**Aim of the task**: Return copies of the lines below that mention "always".

**Recorded data**:
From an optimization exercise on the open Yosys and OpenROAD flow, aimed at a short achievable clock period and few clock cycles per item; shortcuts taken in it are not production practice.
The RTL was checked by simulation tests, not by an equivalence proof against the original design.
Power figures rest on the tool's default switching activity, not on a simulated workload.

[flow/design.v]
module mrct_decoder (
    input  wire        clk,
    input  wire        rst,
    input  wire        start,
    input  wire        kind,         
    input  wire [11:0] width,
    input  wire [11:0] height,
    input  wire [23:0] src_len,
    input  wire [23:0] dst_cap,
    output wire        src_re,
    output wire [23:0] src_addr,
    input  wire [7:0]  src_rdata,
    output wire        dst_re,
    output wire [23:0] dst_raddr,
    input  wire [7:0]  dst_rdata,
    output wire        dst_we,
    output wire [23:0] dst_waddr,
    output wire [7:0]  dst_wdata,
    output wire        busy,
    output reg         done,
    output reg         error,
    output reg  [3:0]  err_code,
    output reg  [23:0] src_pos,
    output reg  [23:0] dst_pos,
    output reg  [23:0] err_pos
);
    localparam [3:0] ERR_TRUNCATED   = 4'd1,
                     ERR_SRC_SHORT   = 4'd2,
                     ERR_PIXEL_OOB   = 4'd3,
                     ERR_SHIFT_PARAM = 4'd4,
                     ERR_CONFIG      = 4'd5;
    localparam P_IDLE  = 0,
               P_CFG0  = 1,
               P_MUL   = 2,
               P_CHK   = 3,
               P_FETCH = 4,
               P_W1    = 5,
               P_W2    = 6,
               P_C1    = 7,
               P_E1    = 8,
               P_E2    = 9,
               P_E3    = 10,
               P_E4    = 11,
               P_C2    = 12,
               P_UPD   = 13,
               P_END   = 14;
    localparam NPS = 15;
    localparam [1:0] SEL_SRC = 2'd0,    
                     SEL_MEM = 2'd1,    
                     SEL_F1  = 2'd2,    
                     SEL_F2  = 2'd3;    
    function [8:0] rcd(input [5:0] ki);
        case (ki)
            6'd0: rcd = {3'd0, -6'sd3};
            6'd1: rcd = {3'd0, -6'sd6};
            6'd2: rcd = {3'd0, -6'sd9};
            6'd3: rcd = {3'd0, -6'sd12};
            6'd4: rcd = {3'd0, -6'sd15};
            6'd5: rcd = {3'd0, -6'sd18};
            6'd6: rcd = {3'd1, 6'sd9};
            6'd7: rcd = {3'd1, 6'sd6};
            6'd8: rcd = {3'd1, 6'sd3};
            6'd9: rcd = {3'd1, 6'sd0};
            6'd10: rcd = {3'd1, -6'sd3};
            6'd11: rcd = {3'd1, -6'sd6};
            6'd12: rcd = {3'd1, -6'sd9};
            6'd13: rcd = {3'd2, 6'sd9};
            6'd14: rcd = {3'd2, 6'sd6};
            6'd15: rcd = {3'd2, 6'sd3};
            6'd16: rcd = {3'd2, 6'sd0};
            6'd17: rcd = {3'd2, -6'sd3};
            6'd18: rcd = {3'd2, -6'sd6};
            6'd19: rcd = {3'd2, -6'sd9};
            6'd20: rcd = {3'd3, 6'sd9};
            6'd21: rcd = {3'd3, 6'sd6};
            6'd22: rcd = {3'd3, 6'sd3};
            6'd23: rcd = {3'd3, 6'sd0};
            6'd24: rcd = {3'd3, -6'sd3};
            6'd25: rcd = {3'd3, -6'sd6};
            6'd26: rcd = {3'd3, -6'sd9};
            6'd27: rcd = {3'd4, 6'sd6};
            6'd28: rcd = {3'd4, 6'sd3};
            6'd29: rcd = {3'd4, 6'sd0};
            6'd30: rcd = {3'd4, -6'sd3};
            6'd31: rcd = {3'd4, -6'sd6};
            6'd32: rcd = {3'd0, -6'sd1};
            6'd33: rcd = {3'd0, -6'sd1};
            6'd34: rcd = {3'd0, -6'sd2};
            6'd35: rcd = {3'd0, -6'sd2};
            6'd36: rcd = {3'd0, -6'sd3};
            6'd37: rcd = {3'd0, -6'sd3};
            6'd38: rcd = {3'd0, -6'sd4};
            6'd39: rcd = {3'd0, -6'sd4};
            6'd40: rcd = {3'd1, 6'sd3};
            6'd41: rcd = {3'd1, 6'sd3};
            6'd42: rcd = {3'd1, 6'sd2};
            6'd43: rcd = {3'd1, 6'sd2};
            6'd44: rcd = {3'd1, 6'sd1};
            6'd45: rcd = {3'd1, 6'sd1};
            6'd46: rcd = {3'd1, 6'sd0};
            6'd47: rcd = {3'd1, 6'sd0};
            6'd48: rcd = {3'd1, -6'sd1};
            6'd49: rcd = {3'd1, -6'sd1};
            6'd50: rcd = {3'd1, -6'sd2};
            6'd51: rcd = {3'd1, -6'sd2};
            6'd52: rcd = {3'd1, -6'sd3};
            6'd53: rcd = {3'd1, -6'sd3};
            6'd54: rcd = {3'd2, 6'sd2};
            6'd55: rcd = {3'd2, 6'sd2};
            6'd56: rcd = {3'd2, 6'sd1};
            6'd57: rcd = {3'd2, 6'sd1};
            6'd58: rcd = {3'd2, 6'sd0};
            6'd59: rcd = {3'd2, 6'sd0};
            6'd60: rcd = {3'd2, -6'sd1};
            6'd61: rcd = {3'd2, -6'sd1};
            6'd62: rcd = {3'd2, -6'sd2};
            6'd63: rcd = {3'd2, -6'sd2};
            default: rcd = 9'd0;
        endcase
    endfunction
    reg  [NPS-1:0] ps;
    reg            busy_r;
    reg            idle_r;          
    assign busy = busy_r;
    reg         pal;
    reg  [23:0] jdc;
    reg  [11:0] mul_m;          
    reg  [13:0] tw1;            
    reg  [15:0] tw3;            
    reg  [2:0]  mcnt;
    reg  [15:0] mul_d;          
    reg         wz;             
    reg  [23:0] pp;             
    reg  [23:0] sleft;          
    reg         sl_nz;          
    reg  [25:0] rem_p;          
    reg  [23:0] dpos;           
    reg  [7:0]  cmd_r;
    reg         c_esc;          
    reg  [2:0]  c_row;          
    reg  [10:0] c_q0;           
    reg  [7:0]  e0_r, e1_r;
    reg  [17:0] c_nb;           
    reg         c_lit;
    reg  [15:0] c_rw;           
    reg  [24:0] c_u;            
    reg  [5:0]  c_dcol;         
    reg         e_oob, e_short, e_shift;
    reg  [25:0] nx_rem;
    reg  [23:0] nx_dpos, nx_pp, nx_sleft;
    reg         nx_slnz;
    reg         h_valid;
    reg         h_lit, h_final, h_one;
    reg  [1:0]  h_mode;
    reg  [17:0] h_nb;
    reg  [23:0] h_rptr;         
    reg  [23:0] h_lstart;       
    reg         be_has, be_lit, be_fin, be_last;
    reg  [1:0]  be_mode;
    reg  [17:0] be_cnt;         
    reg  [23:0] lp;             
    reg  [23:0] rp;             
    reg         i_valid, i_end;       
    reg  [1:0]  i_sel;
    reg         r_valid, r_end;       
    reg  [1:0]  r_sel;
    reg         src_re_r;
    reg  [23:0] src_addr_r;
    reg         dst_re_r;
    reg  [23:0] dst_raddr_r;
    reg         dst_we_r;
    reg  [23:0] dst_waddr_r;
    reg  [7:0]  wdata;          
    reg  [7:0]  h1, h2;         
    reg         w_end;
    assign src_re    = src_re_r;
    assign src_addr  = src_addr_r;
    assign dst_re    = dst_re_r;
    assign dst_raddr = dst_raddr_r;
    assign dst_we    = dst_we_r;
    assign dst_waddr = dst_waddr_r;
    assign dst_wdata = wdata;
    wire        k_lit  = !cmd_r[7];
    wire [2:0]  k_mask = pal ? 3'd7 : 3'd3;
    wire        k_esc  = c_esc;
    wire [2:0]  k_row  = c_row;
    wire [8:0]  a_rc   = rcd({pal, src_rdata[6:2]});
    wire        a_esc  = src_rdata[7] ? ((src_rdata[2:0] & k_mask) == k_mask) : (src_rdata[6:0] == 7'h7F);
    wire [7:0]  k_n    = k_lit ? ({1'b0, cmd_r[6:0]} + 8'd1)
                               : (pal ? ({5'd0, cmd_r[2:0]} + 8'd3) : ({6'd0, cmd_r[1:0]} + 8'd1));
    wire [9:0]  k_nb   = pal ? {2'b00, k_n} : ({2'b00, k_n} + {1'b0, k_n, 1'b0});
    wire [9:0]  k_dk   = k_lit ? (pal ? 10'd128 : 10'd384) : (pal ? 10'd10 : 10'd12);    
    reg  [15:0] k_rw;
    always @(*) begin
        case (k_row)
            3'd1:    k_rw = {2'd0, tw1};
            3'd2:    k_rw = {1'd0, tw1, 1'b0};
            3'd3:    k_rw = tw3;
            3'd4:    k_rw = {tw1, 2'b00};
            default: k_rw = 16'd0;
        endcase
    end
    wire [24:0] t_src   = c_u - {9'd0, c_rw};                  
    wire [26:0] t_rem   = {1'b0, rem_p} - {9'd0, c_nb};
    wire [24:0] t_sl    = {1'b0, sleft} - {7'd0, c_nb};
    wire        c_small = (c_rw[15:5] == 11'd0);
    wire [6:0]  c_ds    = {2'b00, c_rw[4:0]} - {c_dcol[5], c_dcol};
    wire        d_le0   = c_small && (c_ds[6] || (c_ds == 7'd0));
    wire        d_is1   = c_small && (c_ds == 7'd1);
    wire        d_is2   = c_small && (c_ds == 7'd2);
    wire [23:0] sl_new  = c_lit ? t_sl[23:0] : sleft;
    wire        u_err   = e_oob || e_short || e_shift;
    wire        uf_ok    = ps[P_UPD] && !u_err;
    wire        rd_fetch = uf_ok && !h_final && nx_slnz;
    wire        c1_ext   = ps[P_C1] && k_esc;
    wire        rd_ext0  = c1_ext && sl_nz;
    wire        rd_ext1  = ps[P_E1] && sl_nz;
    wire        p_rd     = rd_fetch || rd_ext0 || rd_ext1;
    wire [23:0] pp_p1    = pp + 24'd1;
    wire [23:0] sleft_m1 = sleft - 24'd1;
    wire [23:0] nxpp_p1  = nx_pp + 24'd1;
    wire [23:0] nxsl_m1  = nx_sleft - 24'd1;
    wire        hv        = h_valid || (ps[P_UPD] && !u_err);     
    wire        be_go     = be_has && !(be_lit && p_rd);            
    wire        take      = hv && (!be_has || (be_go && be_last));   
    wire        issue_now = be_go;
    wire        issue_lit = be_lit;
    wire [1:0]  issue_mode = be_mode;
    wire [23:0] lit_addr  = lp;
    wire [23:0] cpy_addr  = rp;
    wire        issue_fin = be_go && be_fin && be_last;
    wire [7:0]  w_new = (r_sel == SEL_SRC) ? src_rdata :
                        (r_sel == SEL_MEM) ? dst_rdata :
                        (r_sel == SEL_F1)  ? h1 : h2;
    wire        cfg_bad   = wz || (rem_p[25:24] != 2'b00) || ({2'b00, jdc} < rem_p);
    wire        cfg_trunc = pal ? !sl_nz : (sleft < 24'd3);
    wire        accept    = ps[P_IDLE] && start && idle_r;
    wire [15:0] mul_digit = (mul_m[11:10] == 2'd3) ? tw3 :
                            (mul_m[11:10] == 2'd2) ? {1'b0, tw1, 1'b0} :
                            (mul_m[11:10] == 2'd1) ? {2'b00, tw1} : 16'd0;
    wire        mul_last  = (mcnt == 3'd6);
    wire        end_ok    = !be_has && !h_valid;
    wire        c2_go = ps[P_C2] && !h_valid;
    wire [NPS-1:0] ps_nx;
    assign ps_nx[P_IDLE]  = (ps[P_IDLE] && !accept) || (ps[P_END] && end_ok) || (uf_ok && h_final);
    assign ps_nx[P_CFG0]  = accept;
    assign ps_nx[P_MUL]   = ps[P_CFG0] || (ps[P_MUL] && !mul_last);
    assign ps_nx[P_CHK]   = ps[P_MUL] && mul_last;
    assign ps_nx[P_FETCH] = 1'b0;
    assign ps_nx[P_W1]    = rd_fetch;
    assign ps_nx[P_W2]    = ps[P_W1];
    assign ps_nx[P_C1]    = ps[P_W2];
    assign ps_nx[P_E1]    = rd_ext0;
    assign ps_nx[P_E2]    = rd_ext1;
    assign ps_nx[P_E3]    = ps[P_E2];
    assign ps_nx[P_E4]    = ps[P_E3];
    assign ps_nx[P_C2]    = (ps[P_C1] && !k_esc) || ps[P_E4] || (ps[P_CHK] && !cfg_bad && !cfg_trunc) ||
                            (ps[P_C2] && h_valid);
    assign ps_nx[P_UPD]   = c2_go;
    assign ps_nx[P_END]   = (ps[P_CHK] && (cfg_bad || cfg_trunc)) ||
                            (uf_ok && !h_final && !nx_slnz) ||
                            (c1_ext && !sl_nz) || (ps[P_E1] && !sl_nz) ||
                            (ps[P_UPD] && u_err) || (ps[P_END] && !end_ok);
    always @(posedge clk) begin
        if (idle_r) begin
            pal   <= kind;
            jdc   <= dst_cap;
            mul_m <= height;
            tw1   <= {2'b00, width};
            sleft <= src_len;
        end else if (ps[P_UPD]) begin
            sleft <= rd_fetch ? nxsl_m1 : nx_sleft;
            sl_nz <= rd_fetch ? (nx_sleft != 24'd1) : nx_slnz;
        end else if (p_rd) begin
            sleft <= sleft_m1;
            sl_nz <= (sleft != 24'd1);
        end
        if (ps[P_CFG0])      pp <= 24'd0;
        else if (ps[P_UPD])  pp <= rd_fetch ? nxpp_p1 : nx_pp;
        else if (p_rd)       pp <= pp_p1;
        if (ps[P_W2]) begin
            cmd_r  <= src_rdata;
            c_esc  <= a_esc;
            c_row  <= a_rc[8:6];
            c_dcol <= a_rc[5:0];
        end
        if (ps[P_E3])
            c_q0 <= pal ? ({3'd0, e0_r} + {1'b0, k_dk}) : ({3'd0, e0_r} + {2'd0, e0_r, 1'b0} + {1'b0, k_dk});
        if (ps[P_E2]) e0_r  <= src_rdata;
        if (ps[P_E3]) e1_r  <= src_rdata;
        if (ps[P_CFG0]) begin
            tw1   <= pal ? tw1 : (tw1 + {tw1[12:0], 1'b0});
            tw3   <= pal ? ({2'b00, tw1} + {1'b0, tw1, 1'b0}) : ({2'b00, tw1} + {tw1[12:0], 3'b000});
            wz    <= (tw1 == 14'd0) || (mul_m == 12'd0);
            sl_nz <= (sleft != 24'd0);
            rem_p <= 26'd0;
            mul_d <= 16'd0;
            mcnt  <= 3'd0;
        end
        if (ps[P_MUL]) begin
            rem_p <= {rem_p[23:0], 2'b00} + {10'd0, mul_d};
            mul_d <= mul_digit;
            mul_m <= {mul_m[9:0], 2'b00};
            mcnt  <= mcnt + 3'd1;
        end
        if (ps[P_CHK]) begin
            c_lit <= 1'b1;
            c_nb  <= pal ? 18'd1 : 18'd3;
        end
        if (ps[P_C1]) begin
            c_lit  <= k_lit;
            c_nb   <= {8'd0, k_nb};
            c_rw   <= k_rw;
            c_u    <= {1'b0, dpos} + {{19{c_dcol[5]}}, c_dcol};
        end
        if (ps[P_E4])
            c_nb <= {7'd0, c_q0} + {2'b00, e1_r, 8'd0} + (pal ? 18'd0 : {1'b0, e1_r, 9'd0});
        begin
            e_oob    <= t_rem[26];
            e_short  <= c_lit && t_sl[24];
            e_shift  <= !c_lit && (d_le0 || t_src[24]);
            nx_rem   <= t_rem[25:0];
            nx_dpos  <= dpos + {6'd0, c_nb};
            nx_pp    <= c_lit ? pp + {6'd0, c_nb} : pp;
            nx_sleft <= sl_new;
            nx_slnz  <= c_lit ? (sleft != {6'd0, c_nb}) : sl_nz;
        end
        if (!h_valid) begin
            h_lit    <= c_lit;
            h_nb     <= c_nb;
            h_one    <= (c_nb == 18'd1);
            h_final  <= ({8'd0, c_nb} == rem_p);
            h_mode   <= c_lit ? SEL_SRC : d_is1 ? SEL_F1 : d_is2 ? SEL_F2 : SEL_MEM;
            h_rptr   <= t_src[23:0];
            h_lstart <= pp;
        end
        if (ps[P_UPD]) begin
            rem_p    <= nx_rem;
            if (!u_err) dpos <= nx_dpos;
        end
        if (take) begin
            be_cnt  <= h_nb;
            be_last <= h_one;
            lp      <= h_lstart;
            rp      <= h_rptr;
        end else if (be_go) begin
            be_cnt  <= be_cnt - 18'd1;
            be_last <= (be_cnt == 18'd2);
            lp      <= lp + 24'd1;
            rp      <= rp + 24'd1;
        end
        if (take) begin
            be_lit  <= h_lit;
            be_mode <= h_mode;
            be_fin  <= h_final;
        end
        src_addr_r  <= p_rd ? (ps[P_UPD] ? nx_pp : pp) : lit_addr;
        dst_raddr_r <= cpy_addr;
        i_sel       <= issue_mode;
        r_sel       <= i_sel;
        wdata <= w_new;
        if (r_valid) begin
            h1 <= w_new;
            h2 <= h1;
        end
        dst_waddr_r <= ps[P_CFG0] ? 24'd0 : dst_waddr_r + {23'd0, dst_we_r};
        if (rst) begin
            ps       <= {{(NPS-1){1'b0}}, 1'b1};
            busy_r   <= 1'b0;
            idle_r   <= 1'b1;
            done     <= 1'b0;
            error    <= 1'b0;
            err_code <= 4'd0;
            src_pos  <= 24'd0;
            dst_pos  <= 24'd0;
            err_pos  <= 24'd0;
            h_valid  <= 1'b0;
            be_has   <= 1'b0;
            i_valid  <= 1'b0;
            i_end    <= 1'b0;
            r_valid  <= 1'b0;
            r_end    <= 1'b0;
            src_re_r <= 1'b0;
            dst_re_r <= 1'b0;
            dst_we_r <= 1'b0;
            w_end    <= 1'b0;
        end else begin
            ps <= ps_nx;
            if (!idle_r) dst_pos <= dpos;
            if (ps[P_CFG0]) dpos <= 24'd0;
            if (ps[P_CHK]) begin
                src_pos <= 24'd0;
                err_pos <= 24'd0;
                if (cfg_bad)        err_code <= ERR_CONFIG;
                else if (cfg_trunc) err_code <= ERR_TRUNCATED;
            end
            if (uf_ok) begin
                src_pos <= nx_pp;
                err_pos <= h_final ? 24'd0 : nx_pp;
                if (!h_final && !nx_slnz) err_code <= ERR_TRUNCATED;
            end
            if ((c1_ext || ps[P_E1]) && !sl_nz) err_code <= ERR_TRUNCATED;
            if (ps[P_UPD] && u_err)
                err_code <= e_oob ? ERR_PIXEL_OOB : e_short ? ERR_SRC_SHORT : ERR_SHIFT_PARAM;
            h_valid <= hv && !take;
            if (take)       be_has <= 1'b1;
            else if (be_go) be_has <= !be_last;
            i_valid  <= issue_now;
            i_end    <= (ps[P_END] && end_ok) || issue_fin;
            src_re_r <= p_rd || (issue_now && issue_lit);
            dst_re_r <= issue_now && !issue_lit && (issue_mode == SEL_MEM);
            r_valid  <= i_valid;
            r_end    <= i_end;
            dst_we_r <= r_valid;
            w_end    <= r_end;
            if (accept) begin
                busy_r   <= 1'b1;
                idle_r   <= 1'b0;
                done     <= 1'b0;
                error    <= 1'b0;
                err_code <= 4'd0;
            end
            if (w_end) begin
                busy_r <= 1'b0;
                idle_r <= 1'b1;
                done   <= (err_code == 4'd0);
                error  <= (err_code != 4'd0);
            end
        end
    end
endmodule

**Response**:
    always @(*) begin
    always @(posedge clk) begin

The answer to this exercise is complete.